On Agenda item 11.7 – Access to medicines and vaccines, KEI offers the following comments on the transparency resolution.

1. Transparency should not be controversial. Policy makers and the public need to have better evidence in order to support policies that shape access, affordability and innovation.

2. KEI is among the many groups that have long advocated for greater transparency in markets for biomedical inventions. Our web page on transparency in markets for biomedical inventions is here: https://keionline.org/transparency. Among the items linked on the page is a memo prepared by KEI for the WHA negotiations on transparency, that cites numerous expert reports, resolutions, regulations and directives on transparency, a page that provides links to dozens of U.S. legislative proposals on transparency, and many other items.

3. HHS, the USPTO and other federal agencies have engaged constructively in the negotiations over the draft resolution on transparency. The most recent text of the proposed resolution reflects several changes that address concerns raised earlier by the United States.

4. There is a public goods aspect of several of the proposed disclosures. R&D disclosures have a global benefit. The national disclosures of prices will be more challenging for some countries, as the debate in the US illustrates. Having a longer term goal for pricing transparency is useful, even if it takes a while to get there.

5. The current draft of the transparency resolution has focused on the areas of R&D transparency that are the most manageable. Clinical trial outlays can be directly associated with specific products and services, and the risks can be reasonably evaluated.

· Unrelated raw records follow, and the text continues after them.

[src/rtl/sar_seq_pkg.sv]
package sar_seq_pkg;
  localparam int unsigned CTRL_START = 0;
  localparam int unsigned CTRL_FLAG  = 1;
  localparam int unsigned CTRL_IE    = 2;
  localparam int unsigned CTRL_SCAN  = 3;
  localparam int unsigned CTRL_CH_LO = 4;
  localparam int unsigned CTRL_DV_LO = 8;

  typedef enum logic [1:0] {
    SRC_NONE,
    SRC_SW,
    SRC_TRIG
  } start_src_e;
endpackage

[src/rtl/sar_edge_sync.sv]
module sar_edge_sync #(
  parameter int unsigned STAGES = 2
) (
  input  logic clk_i,
  input  logic rst_ni,
  input  logic async_i,
  output logic rise_o
);
  logic [STAGES:0] sync_q;

  always_ff @(posedge clk_i or negedge rst_ni) begin
    if (!rst_ni) sync_q <= '0;
    else         sync_q <= {sync_q[STAGES-1:0], async_i};
  end

  assign rise_o = sync_q[STAGES-1] & ~sync_q[STAGES];
endmodule

[src/rtl/sar_step_engine.sv]
module sar_step_engine #(
  parameter int unsigned RES  = 10,
  parameter int unsigned DIVW = 4
) (
  input  logic            clk_i,
  input  logic            rst_ni,
  input  logic            start_i,
  input  logic            abort_i,
  input  logic [DIVW-1:0] div_i,
  input  logic            cmp_i,
  output logic [RES-1:0]  dac_o,
  output logic            busy_o,
  output logic            done_o,
  output logic [RES-1:0]  result_o
);
  localparam int unsigned BW = $clog2(RES);

  logic [RES-1:0]  trial_q;
  logic [BW-1:0]   bit_q;
  logic [DIVW-1:0] cnt_q;
  logic            busy_q;
  logic            done_q;
  logic [RES-1:0]  res_q;
  logic [RES-1:0]  decided;

  always_comb begin
    decided = trial_q;
    if (!cmp_i) decided[bit_q] = 1'b0;
  end

  always_ff @(posedge clk_i or negedge rst_ni) begin
    if (!rst_ni) begin
      trial_q <= '0;
      bit_q   <= '0;
      cnt_q   <= '0;
      busy_q  <= 1'b0;
      done_q  <= 1'b0;
      res_q   <= '0;
    end else begin
      done_q <= 1'b0;
      if (abort_i) begin
        busy_q  <= 1'b0;
        trial_q <= '0;
      end else if (start_i) begin
        busy_q  <= 1'b1;
        trial_q <= RES'(1) << (RES-1);
        bit_q   <= BW'(RES-1);
        cnt_q   <= '0;
      end else if (busy_q) begin
        if (cnt_q == div_i) begin
          cnt_q <= '0;
          if (bit_q == '0) begin
            busy_q  <= 1'b0;
            done_q  <= 1'b1;
            res_q   <= decided;
            trial_q <= '0;
          end else begin
            trial_q                 <= decided;
            trial_q[bit_q - 1'b1]   <= 1'b1;
            bit_q                   <= bit_q - 1'b1;
          end
        end else begin
          cnt_q <= cnt_q + 1'b1;
        end
      end
    end
  end

  assign dac_o    = trial_q;
  assign busy_o   = busy_q;
  assign done_o   = done_q;
  assign result_o = res_q;
endmodule
--- src/rtl/opfm_phase_gen.sv ---
module opfm_phase_gen
   import opfm_pkg::*;
#(
   parameter int unsigned NUM_SLOTS = 36,
   parameter int unsigned ACC_W     = 19,
   parameter int unsigned PH_W      = 10,
   parameter int unsigned FNUM_W    = 10,
   parameter int unsigned BLK_W     = 3,
   parameter int unsigned MUL_W     = 5,
   parameter int unsigned NOISE_W   = 23,
   parameter int unsigned NOISE_TAP = 14,
   localparam int unsigned SLOT_W   = $clog2(NUM_SLOTS)
) (
   input  logic              clk,
   input  logic              rst_n,
   input  logic              strobe_i,
   input  logic [SLOT_W-1:0] slot_i,
   input  logic [FNUM_W-1:0] fnum_i,
   input  logic [BLK_W-1:0]  block_i,
   input  logic [MUL_W-1:0]  mult_i,
   input  logic              ph_clr_i,
   input  logic              rhythm_i,
   output logic [PH_W-1:0]   phase_o,
   output logic              valid_o
);

   logic [PH_W-1:0] acc_phase;
   logic [PH_W-1:0] mixed_phase;
   logic            noise_bit;
   perc_role_e      role, role_q;

   opfm_phase_store #(
      .NUM_SLOTS(NUM_SLOTS), .ACC_W(ACC_W), .PH_W(PH_W),
      .FNUM_W(FNUM_W), .BLK_W(BLK_W), .MUL_W(MUL_W)
   ) u_store (
      .clk(clk), .rst_n(rst_n), .wr_en(strobe_i), .slot(slot_i),
      .fnum(fnum_i), .block(block_i), .mult(mult_i), .clr(ph_clr_i),
      .phase_old(acc_phase)
   );

   opfm_noise_lfsr #(
      .WIDTH(NOISE_W), .TAP(NOISE_TAP), .SEED(NOISE_W'(1))
   ) u_noise (
      .clk(clk), .rst_n(rst_n), .step(strobe_i), .noise_bit(noise_bit)
   );

   opfm_perc_phase #(
      .NUM_SLOTS(NUM_SLOTS), .PH_W(PH_W)
   ) u_perc (
      .clk(clk), .rst_n(rst_n), .en(strobe_i), .slot(slot_i),
      .rhythm(rhythm_i), .noise_bit(noise_bit), .acc_phase(acc_phase),
      .phase_out(mixed_phase), .role(role)
   );

   always_ff @(posedge clk) begin
      if (!rst_n) begin
         phase_o <= '0;
         valid_o <= 1'b0;
         role_q  <= ROLE_PLAIN;
      end else begin
         valid_o <= strobe_i;
         if (strobe_i) begin
            phase_o <= mixed_phase;
            role_q  <= role;
         end
      end
   end

   // result valid exactly one cycle after each strobe
   a_r1_valid_follows: assert property (@(posedge clk) disable iff (!rst_n)
      strobe_i |=> valid_o);
   a_r1_valid_only: assert property (@(posedge clk) disable iff (!rst_n)
      !strobe_i |=> !valid_o);

   // hat phase low bits are one of the two fixed patterns
   a_r7_hat_pattern: assert property (@(posedge clk) disable iff (!rst_n)
      (valid_o && role_q == ROLE_HAT) |->
      (phase_o[8:0] == 9'h0D0 || phase_o[8:0] == 9'h034));

   // snare phase has no bits below bit 8
   a_r8_snare_low: assert property (@(posedge clk) disable iff (!rst_n)
      (valid_o && role_q == ROLE_SNARE) |-> (phase_o[7:0] == 8'h00));

   // cymbal phase low bits fixed
   a_r9_cym_low: assert property (@(posedge clk) disable iff (!rst_n)
      (valid_o && role_q == ROLE_CYM) |-> (phase_o[8:0] == 9'h080));

endmodule
## config.mk

```make
export PLATFORM = sky130hd
export DESIGN_NAME = tdc_chan_teardown
export DESIGN_NICKNAME = d
export VERILOG_FILES = /design/src/rtl/tdc_pkg.sv /design/src/rtl/tdc_cfg_reg.sv /design/src/rtl/tdc_seq.sv /design/src/rtl/tdc_desc_fmt.sv /design/src/rtl/tdc_chan_teardown.sv
export SDC_FILE = /design/constraint.sdc
export NUM_CORES = 1
export LEC_CHECK = 0
export ABC_AREA = 0
export BUFFER_PORTS_ARGS = -buffer_cell sky130_fd_sc_hd__buf_2
export CAP_MARGIN = 20
export CORE_MARGIN = 1
export CORE_UTILIZATION = 43
export CTS_BUF_LIST = sky130_fd_sc_hd__clkbuf_16
export DETAILED_ROUTE_END_ITERATION = 8
export HOLD_SLACK_MARGIN = 0.05
export PLACE_DENSITY_LB_ADDON = 0.1
export SYNTH_ARGS = -nofsm -noshare
export SYNTH_HDL_FRONTEND = slang
export SYNTH_SLANG_ARGS = --single-unit
```

## constraint.sdc

```tcl
create_clock -name clk -period 6.19 [get_ports clk]
set_input_delay 0.619 -clock clk [delete_from_list [all_inputs] [get_ports clk]]
set_output_delay 0.619 -clock clk [all_outputs]
set_load 0.03 [all_outputs]
```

6. Pre-clinical R&D transparency is now designated to be addressed later, beginning with a report on challenges and opportunities for transparency on this topic by the WHO R&D observatory.

7. The proposed web-based tool for governments to share information is clearly voluntary, but if helpful, the text can be explicit that the sharing is voluntary.

8. Some countries will not be able to link disclosures and reports in the resolution to registration of products or services without changes in national statutes or European Union regulations. To address this issue, the obligation to make disclosures can be tied to coverage or reimbursements, areas where some governments have more flexibility in requiring information from sellers of products and services.